La pathologie de monsieur [J] consiste effectivement en une neuropathie périphérique des membres inférieurs, débutée le 4 septembre 2021 selon la lettre de liaison de sortie du centre hospitalier de [Localité 1] du 14 septembre 2021 et le protocole de soins signé par le docteur [B] le 18 septembre 2021.
Depuis le diagnostic de neuropathie périphérique des membres inférieurs et le certificat médical annexé au dossier de demande de l’aide sociale, le docteur [G], neurologue, exclut, dans son attestation du 20 janvier 2022, tout déficit moteur franc, amyotrophie, troubles trophiques et neuropathie aux membres supérieurs.
Ces différents éléments démontrent certes l’existence d’une pathologie neuropathique périphérique des membres inférieurs, entraînant une faiblesse musculaire dans les jambes et des douleurs, un déplacement avec un déambulateur, une diminution des capacités motrices et des répercussions sur certaines tâches de la vie quotidienne, dont une doit être réalisée avec une aide humaine (démarches administratives), néanmoins aucun retentissement de cette pathologie sur l’emploi de monsieur [J] n’est documenté.
L’appelant ne démontre aucunement l’existence de difficultés importantes d’accès à l’emploi en raison de sa pathologie ni même la nature des activités professionnelles inaccessibles ou limitées en raison de sa déficience.
Il ne fait pas non plus état de contraintes liées aux traitements et prises en charge thérapeutiques induits par le handicap et ne prouve pas avoir tenté de rechercher un emploi aménagé ou adapté à sa pathologie en ne justifiant pas de démarches de réinsertion.
Le certificat médical du 27 janvier 2024, relevant des « retentissements fonctionnels et relationnels dans les différents domaines de la vie (mobilité, communication, cognition, entretien personnel, vie quotidienne et domestique, vie sociale et familiale, apprentissage et emploi), paraissant irréversibles » n’est pas contemporain de la demande d’AAH du 10 janvier 2022, date à laquelle il convient de se placer pour apprécier la situation du requérant.
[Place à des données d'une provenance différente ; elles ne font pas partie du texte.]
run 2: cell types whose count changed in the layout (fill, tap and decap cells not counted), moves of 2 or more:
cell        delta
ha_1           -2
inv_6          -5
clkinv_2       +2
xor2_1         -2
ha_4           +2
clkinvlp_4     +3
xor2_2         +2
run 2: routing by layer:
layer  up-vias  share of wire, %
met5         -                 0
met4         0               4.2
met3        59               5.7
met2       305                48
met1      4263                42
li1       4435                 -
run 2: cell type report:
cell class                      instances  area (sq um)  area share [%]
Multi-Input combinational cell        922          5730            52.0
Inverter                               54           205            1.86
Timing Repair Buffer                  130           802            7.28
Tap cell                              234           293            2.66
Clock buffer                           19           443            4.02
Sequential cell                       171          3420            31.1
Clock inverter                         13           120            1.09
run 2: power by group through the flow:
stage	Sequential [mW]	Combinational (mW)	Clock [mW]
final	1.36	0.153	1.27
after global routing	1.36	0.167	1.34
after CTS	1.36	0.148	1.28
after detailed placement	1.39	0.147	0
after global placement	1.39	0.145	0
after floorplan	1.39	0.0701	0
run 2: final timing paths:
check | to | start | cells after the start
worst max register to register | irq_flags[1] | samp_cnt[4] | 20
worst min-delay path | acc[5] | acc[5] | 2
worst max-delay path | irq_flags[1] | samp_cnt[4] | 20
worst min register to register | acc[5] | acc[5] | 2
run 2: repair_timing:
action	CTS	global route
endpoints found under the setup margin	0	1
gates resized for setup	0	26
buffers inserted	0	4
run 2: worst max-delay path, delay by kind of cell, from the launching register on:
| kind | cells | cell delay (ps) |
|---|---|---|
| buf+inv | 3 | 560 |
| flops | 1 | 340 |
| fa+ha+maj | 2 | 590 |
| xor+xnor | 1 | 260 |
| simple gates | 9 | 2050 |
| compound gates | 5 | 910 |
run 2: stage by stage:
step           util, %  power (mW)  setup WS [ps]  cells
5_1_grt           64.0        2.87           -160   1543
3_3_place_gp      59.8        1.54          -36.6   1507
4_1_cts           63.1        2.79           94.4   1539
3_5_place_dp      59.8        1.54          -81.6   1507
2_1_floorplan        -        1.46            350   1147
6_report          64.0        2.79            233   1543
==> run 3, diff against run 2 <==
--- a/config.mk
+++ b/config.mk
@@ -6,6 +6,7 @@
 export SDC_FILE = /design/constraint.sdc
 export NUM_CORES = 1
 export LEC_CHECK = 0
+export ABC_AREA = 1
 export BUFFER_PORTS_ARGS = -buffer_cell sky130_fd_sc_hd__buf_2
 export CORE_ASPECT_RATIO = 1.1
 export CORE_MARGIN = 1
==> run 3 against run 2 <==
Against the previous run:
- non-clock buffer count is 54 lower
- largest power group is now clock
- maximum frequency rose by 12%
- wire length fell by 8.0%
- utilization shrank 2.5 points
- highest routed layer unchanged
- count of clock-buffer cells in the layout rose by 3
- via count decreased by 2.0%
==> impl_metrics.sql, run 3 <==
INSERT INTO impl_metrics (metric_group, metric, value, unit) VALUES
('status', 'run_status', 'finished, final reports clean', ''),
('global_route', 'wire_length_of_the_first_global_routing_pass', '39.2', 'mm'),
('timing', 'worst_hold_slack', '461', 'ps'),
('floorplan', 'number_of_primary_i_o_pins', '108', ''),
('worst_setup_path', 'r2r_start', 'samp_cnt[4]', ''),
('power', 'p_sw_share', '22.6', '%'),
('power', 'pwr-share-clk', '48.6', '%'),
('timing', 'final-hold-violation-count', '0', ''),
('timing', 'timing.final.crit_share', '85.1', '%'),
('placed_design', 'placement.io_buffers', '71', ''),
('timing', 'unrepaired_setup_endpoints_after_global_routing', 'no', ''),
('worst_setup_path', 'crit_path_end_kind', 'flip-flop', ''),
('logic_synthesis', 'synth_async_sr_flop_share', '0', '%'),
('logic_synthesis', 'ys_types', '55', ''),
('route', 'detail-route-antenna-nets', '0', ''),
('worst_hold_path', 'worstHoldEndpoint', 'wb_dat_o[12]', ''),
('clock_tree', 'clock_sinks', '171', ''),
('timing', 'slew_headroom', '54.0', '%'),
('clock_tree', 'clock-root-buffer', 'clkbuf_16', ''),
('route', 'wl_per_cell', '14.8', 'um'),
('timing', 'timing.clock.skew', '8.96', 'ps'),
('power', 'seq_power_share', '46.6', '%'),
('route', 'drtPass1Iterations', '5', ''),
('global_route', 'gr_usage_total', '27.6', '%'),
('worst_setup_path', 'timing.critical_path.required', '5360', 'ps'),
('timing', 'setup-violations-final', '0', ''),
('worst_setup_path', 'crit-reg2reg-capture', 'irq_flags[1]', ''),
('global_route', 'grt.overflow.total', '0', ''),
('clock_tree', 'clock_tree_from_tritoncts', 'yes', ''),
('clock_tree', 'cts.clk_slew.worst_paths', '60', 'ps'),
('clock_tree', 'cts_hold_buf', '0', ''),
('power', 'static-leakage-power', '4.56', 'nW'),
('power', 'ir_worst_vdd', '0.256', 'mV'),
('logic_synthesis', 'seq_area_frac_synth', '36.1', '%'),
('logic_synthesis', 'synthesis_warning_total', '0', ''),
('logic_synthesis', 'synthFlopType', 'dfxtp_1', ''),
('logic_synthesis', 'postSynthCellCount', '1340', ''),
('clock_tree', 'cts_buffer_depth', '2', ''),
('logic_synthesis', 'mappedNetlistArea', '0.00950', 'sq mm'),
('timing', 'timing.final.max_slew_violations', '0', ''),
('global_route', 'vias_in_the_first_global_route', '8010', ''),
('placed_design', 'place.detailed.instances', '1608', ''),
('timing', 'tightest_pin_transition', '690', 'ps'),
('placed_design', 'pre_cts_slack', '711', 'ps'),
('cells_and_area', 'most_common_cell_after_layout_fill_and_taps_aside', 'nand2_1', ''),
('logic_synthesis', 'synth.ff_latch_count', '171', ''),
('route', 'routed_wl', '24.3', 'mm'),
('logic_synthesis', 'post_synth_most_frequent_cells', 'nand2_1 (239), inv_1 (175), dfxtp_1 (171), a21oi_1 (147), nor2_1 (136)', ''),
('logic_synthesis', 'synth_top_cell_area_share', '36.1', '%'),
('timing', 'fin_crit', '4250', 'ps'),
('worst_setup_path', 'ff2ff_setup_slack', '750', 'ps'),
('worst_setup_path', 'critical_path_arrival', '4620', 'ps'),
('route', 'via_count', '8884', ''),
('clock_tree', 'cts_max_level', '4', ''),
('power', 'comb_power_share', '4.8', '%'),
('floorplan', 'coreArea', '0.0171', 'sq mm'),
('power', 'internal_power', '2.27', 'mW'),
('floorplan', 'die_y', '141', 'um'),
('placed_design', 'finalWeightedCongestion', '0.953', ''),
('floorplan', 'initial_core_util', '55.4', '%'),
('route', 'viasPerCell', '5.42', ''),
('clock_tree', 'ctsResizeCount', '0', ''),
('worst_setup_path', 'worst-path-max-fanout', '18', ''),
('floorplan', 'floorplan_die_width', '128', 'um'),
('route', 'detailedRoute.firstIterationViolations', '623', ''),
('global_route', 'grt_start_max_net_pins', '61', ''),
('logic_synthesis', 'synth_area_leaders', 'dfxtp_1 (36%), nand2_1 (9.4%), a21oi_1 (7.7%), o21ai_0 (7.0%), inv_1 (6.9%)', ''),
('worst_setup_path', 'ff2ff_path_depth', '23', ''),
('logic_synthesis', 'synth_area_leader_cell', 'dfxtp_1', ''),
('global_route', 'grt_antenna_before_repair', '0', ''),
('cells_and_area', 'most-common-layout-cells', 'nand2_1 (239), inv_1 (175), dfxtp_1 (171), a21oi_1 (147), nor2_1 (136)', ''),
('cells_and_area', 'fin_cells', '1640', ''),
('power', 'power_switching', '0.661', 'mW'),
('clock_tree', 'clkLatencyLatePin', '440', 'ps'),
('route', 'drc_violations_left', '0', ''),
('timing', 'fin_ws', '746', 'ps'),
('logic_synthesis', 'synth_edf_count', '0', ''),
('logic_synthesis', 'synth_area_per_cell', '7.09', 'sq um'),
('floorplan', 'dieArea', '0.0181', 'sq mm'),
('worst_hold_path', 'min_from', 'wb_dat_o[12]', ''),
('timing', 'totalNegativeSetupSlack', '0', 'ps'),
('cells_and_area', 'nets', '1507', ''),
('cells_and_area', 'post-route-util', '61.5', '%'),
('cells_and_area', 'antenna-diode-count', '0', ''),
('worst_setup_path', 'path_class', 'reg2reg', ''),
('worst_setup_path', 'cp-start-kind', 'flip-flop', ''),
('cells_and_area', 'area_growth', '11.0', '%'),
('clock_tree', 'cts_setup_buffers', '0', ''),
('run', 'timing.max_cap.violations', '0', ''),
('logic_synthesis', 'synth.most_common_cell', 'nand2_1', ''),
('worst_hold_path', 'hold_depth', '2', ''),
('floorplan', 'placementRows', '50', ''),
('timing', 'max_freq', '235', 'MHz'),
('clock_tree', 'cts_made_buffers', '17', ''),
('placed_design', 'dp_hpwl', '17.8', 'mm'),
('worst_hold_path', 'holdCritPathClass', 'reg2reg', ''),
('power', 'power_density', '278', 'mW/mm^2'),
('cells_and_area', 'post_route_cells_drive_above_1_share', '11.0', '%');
En ce sens, monsieur [J] n’établit pas l’existence d’une restriction substantielle et durable pour l’accès à l’emploi et ne peut donc prétendre au bénéfice de l’AAH.
Le jugement sera confirmé.
Monsieur [J], qui succombe en ses prétentions, sera condamné aux dépens d’appel, qui seront recouvrés comme en matière d’aide juridictionnelle.
PAR CES MOTIFS
Confirme le jugement du 18 avril 2024,
Condamne monsieur [P] [J] aux dépens d’appel, qui seront recouvrés comme en matière d’aide juridictionnelle.